Collected data entries

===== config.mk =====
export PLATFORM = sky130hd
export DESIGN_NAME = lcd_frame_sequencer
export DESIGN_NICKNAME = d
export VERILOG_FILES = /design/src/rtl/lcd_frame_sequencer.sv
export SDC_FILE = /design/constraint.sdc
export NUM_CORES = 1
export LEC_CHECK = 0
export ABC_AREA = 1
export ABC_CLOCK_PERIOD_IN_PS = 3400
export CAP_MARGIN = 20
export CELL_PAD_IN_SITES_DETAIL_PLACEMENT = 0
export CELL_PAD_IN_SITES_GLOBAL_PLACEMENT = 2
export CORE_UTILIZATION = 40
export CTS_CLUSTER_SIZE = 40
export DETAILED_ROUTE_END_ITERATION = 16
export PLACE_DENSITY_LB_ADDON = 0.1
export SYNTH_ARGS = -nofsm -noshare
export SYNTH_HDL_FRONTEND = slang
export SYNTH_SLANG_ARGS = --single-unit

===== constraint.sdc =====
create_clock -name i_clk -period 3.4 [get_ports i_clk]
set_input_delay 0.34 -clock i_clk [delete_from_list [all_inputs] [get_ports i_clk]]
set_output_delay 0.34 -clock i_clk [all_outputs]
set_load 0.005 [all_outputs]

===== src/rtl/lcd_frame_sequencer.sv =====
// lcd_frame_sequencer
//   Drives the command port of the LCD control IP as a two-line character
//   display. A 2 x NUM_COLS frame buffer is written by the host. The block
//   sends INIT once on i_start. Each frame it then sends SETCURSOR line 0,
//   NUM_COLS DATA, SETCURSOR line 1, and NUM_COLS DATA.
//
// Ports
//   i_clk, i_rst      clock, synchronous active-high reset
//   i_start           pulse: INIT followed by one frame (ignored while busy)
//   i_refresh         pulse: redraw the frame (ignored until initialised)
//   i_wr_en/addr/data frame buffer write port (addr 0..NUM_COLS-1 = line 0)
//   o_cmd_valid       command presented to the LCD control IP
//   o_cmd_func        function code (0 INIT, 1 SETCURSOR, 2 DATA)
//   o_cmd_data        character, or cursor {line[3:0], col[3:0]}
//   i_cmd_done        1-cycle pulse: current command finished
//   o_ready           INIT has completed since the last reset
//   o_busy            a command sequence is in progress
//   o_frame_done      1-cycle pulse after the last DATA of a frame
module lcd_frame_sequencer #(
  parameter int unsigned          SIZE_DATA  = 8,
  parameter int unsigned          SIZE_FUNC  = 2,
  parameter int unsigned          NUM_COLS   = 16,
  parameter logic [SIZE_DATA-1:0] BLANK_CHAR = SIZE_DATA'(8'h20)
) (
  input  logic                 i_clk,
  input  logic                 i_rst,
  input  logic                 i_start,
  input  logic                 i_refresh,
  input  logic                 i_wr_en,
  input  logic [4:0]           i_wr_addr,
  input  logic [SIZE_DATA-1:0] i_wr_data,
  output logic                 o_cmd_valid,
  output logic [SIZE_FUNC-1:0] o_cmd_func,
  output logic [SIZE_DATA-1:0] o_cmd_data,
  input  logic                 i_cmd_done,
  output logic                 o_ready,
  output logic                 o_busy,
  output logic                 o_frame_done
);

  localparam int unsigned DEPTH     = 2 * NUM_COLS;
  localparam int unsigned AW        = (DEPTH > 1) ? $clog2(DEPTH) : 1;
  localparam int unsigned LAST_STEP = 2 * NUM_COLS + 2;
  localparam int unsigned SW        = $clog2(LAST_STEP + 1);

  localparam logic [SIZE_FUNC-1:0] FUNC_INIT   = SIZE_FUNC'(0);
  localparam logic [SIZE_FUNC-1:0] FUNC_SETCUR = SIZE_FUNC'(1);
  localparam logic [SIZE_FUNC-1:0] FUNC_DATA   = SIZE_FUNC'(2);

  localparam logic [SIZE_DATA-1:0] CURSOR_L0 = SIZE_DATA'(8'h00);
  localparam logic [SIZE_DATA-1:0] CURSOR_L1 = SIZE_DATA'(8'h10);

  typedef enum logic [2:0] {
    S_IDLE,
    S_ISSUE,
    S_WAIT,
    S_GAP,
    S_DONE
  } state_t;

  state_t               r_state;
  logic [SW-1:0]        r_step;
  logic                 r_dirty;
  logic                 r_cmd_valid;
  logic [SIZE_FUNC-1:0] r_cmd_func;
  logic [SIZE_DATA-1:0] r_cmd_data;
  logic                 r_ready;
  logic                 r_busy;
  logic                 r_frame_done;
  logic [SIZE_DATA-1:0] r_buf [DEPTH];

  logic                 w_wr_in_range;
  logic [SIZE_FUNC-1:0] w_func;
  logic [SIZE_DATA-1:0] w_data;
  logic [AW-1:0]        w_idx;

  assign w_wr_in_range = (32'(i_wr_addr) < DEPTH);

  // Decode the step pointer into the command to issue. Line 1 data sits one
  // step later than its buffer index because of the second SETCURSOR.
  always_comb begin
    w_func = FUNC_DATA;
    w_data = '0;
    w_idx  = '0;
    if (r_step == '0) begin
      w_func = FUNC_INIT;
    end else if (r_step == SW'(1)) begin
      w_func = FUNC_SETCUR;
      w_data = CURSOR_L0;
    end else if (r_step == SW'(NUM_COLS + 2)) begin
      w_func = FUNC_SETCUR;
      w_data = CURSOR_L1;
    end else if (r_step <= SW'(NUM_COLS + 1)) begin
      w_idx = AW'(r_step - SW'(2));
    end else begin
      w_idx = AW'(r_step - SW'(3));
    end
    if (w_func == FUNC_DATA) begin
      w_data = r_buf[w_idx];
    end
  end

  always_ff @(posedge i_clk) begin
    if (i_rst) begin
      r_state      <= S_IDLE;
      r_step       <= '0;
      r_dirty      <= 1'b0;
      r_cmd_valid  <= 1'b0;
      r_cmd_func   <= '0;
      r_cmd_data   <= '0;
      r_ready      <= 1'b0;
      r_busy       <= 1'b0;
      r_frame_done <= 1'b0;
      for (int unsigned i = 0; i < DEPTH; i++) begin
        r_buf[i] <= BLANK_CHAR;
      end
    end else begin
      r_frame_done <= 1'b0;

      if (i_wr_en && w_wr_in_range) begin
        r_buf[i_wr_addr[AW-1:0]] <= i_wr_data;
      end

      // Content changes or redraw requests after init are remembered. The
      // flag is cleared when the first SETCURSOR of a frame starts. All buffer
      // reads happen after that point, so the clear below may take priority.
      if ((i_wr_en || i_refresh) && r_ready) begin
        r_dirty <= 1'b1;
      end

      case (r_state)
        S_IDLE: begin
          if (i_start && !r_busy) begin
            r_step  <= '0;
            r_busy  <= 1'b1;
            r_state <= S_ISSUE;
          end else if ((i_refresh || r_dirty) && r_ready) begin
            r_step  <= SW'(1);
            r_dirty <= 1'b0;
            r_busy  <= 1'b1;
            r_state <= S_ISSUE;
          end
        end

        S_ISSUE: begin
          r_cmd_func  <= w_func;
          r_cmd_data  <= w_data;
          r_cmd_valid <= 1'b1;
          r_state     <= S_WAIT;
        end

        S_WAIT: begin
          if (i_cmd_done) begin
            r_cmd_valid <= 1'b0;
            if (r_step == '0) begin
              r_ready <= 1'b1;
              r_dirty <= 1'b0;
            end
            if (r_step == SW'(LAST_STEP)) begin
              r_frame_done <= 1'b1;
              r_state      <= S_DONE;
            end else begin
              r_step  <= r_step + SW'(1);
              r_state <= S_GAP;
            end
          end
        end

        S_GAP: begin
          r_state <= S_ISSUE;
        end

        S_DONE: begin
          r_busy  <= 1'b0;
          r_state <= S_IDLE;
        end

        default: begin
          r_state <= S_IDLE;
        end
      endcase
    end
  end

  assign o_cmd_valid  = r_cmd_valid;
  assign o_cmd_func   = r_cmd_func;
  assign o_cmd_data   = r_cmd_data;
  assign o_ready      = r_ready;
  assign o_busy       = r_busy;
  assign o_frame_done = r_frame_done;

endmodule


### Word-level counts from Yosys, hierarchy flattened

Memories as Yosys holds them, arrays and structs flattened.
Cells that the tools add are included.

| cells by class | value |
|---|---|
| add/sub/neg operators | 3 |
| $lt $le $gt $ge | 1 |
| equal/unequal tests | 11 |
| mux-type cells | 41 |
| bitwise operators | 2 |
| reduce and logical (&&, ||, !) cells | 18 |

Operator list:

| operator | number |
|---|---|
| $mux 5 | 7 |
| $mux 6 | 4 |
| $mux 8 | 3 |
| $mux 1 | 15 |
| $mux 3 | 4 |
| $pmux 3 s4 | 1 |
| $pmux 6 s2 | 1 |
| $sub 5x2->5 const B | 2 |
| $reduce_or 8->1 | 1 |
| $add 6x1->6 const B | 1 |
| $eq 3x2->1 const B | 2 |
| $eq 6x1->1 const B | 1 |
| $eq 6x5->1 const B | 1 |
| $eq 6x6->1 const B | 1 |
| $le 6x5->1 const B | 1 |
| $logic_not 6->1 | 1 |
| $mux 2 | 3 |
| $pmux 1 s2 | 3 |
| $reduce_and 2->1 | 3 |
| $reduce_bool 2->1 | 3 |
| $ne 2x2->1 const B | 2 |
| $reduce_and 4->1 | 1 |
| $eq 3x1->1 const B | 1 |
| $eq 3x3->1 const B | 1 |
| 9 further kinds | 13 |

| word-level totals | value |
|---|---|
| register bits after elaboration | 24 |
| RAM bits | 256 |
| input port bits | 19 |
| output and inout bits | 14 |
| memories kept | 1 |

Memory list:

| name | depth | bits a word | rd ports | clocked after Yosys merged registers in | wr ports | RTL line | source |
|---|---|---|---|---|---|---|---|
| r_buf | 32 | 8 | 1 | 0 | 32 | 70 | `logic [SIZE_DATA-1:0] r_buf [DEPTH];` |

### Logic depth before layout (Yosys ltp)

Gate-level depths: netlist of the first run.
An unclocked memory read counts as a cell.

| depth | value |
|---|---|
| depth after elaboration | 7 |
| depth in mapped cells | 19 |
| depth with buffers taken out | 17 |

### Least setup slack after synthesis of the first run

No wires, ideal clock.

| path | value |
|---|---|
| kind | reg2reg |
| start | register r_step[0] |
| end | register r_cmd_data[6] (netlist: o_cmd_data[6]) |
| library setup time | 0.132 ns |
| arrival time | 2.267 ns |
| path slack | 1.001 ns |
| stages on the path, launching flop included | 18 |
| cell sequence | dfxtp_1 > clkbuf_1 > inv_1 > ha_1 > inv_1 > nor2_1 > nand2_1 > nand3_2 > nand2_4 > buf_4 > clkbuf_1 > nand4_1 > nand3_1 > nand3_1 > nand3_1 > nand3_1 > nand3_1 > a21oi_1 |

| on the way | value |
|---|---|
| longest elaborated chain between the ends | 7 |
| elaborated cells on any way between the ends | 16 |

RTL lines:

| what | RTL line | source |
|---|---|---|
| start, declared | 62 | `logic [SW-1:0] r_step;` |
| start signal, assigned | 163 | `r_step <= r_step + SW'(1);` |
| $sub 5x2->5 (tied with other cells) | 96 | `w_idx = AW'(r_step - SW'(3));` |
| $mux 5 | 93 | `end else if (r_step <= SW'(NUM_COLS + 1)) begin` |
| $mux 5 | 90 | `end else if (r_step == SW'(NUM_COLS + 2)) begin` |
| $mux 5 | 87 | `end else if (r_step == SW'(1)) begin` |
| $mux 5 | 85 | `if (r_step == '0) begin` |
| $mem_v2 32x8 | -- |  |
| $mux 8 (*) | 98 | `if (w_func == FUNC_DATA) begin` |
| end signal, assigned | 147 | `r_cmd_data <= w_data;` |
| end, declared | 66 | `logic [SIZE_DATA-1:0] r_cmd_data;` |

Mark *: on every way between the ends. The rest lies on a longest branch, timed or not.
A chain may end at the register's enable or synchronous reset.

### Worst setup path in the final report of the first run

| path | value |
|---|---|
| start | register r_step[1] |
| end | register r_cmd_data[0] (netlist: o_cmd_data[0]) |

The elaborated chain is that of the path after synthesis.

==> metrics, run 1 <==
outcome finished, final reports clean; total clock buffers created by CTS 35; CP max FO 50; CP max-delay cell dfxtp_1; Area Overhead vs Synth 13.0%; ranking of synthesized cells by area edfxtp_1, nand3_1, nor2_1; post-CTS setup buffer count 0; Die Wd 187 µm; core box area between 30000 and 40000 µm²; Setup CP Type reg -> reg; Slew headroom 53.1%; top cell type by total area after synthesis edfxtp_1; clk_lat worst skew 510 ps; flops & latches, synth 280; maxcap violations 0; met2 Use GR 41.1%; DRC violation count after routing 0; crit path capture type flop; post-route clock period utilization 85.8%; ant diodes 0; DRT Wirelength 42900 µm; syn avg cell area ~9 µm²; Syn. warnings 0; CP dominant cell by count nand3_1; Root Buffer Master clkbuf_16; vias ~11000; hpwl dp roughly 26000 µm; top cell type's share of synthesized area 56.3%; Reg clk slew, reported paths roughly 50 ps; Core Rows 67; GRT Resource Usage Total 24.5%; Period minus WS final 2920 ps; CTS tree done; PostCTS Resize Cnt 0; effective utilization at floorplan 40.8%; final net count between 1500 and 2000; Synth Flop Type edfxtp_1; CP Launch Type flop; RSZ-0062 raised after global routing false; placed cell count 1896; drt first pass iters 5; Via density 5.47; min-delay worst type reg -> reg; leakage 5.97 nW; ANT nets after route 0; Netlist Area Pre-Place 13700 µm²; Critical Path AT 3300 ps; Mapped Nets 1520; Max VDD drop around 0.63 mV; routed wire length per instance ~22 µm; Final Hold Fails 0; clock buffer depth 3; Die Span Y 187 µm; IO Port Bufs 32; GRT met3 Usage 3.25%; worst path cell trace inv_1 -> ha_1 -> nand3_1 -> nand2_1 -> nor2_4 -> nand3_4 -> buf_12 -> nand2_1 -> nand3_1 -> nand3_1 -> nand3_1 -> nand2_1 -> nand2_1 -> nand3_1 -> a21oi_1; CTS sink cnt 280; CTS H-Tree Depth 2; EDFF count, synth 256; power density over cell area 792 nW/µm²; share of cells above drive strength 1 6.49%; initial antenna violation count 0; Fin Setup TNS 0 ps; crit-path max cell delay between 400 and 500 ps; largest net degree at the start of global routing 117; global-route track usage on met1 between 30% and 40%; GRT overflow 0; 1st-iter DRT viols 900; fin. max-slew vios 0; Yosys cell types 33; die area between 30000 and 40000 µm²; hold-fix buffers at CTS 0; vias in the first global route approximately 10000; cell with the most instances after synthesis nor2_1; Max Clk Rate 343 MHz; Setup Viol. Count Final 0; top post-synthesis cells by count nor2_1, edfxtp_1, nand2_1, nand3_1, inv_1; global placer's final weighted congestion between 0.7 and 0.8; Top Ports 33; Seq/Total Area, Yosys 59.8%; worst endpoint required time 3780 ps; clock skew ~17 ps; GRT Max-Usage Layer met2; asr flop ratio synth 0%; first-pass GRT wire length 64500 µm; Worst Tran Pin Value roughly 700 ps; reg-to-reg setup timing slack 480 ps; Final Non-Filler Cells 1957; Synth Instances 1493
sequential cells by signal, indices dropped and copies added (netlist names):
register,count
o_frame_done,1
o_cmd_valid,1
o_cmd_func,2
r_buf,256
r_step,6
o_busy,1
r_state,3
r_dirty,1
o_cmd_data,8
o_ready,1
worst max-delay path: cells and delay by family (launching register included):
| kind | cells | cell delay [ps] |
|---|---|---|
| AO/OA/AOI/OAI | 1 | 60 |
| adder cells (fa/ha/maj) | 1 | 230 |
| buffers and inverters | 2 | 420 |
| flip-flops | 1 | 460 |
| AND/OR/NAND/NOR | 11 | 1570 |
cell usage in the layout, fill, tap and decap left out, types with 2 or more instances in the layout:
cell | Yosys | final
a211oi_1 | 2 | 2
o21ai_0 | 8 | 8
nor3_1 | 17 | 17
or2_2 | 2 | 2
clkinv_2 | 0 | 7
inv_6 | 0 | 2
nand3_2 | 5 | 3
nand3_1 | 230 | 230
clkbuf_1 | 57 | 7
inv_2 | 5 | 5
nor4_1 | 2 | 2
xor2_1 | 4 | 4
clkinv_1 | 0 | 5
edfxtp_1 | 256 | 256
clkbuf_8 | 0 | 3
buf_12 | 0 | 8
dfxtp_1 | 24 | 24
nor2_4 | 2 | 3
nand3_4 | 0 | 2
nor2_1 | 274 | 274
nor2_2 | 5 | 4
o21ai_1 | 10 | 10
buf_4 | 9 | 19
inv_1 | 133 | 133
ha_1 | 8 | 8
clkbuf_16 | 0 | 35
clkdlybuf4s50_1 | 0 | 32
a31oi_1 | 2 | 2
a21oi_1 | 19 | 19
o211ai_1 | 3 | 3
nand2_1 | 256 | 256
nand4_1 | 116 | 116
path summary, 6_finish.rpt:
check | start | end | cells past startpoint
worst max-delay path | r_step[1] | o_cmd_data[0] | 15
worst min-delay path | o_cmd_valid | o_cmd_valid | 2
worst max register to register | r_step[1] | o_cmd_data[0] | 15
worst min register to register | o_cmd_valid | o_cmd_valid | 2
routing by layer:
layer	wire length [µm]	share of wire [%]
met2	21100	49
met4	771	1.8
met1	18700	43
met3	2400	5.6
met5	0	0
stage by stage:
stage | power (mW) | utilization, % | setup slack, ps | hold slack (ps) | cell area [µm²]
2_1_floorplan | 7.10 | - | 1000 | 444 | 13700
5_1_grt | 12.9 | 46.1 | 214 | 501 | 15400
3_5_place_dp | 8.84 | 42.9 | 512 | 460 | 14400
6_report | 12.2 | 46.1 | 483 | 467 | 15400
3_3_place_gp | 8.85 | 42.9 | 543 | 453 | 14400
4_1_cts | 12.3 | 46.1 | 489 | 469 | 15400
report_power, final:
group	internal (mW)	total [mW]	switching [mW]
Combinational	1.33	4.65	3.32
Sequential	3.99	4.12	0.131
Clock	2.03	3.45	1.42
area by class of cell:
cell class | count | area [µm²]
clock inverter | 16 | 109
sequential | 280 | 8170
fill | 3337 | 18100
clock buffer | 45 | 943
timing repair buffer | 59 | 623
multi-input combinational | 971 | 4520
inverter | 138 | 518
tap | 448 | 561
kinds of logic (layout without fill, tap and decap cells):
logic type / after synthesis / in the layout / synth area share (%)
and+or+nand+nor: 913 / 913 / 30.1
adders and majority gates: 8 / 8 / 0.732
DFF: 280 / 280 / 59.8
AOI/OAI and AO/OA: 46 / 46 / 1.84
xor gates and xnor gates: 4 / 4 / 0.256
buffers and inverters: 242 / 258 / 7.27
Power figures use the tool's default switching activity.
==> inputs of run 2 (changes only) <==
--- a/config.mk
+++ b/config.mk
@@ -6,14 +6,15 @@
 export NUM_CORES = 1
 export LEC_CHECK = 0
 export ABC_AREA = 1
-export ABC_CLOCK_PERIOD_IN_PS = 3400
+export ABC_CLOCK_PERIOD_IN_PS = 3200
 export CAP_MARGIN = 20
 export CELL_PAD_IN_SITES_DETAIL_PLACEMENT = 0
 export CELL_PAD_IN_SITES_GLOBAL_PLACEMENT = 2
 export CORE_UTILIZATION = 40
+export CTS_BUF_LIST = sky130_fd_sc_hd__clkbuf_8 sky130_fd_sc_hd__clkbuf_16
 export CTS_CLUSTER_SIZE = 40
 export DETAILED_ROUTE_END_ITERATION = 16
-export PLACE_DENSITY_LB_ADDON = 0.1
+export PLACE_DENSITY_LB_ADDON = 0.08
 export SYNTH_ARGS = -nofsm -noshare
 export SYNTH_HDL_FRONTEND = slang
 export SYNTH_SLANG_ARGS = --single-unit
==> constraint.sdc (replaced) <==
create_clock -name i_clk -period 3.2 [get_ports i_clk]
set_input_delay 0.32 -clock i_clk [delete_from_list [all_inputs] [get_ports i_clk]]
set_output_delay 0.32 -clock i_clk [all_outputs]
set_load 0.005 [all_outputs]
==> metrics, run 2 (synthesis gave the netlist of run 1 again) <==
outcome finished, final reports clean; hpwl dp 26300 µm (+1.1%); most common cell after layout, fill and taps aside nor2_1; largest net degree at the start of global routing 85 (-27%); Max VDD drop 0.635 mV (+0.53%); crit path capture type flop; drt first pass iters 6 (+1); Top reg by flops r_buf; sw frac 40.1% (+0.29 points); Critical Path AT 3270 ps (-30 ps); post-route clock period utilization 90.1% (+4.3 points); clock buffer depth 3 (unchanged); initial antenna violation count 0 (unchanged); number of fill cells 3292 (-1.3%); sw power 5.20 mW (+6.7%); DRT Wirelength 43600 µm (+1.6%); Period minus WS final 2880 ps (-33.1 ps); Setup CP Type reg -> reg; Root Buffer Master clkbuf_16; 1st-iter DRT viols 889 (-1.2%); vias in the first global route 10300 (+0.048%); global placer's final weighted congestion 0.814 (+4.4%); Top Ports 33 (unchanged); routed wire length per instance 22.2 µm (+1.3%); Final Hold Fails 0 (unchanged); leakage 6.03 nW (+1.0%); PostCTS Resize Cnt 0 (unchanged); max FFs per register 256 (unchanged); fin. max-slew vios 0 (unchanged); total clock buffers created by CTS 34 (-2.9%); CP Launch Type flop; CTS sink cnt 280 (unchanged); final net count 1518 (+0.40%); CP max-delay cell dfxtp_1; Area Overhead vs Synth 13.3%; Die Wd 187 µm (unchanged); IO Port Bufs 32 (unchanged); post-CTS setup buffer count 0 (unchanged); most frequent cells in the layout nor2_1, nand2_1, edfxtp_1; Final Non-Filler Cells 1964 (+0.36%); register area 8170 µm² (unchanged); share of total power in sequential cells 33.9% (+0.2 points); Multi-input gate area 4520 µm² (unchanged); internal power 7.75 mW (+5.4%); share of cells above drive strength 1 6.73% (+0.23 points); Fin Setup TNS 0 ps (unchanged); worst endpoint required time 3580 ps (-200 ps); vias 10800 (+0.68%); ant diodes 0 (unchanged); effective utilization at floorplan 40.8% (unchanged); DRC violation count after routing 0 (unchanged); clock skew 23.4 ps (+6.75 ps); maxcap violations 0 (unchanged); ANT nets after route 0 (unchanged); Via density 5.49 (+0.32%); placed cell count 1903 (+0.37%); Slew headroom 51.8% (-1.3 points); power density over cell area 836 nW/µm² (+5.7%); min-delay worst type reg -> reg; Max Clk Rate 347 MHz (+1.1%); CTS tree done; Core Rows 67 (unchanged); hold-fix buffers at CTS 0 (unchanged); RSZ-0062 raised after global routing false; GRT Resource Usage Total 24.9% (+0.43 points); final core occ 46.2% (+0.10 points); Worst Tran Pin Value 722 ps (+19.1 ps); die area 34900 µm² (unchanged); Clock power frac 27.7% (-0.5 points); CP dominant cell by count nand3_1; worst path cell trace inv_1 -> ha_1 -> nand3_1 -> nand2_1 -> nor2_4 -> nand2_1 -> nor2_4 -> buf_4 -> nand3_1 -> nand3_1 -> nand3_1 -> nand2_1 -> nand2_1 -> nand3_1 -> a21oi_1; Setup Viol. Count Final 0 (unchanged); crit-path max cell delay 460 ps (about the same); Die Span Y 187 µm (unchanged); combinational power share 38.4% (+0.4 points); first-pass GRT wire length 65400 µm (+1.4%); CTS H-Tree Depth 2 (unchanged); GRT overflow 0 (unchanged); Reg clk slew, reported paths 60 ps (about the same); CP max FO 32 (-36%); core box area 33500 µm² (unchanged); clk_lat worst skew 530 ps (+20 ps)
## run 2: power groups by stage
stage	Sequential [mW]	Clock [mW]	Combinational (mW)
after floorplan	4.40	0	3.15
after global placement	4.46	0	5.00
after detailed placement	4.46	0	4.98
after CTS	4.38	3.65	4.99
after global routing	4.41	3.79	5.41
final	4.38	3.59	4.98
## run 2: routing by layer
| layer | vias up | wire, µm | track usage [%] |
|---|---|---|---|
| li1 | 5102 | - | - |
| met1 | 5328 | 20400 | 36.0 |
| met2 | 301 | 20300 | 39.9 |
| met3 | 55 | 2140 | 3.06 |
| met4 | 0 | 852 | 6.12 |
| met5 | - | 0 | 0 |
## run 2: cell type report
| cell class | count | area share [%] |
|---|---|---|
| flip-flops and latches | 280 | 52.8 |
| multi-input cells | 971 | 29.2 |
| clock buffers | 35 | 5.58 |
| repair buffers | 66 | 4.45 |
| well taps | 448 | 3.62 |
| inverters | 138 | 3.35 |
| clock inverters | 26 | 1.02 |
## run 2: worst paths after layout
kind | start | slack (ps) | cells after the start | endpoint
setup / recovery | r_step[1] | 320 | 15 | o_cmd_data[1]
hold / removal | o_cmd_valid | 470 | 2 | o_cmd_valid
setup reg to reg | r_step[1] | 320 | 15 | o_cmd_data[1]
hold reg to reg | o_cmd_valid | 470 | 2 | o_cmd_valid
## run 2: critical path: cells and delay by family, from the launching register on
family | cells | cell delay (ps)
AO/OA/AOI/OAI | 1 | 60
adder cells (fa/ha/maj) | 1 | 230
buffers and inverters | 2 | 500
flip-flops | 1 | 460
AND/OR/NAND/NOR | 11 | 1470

...

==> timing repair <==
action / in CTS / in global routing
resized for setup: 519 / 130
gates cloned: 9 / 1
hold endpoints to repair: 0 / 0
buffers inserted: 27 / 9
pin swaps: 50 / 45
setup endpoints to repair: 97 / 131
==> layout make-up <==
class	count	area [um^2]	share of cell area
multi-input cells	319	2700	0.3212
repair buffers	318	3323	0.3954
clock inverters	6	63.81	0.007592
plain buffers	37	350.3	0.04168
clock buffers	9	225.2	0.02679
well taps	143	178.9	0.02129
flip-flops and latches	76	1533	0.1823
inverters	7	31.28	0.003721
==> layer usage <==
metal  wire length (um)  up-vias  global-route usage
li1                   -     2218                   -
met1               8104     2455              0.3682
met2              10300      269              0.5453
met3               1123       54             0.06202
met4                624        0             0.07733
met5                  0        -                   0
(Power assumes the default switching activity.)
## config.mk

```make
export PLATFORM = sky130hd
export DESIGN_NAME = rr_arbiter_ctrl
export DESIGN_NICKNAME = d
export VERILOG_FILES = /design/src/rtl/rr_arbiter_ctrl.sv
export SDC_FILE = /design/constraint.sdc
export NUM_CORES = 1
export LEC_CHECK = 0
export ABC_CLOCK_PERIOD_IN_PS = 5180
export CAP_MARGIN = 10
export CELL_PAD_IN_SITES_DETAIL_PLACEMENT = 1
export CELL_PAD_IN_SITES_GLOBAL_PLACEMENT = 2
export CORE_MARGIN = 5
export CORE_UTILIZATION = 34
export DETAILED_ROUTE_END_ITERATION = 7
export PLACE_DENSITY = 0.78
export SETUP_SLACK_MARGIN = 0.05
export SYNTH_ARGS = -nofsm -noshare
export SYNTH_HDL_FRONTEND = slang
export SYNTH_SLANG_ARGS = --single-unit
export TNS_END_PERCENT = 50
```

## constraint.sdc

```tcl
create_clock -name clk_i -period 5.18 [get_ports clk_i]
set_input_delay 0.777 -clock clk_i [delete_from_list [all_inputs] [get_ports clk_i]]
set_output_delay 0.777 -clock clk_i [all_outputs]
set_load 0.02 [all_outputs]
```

...

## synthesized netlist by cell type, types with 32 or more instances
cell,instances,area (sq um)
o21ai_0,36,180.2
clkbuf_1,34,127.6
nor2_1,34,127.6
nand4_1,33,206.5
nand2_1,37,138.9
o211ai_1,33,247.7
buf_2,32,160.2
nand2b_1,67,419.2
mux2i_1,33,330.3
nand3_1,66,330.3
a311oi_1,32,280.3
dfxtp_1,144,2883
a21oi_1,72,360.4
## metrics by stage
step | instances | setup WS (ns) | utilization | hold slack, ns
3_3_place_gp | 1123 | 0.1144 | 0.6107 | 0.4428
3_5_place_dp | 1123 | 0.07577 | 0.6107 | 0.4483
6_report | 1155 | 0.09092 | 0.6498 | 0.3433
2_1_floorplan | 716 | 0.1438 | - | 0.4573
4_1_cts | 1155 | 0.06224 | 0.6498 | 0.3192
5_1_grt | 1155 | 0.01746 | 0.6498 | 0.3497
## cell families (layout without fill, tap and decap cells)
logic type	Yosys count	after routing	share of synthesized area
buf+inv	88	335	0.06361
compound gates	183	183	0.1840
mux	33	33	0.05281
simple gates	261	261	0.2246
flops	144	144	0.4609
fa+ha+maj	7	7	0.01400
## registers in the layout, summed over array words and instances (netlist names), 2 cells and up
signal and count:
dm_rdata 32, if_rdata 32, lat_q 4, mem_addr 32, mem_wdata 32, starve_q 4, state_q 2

**Task statement:** Show the lines of the records that contain the word "endpoints".

**Task result:**
hold endpoints to repair: 0 / 0
setup endpoints to repair: 97 / 131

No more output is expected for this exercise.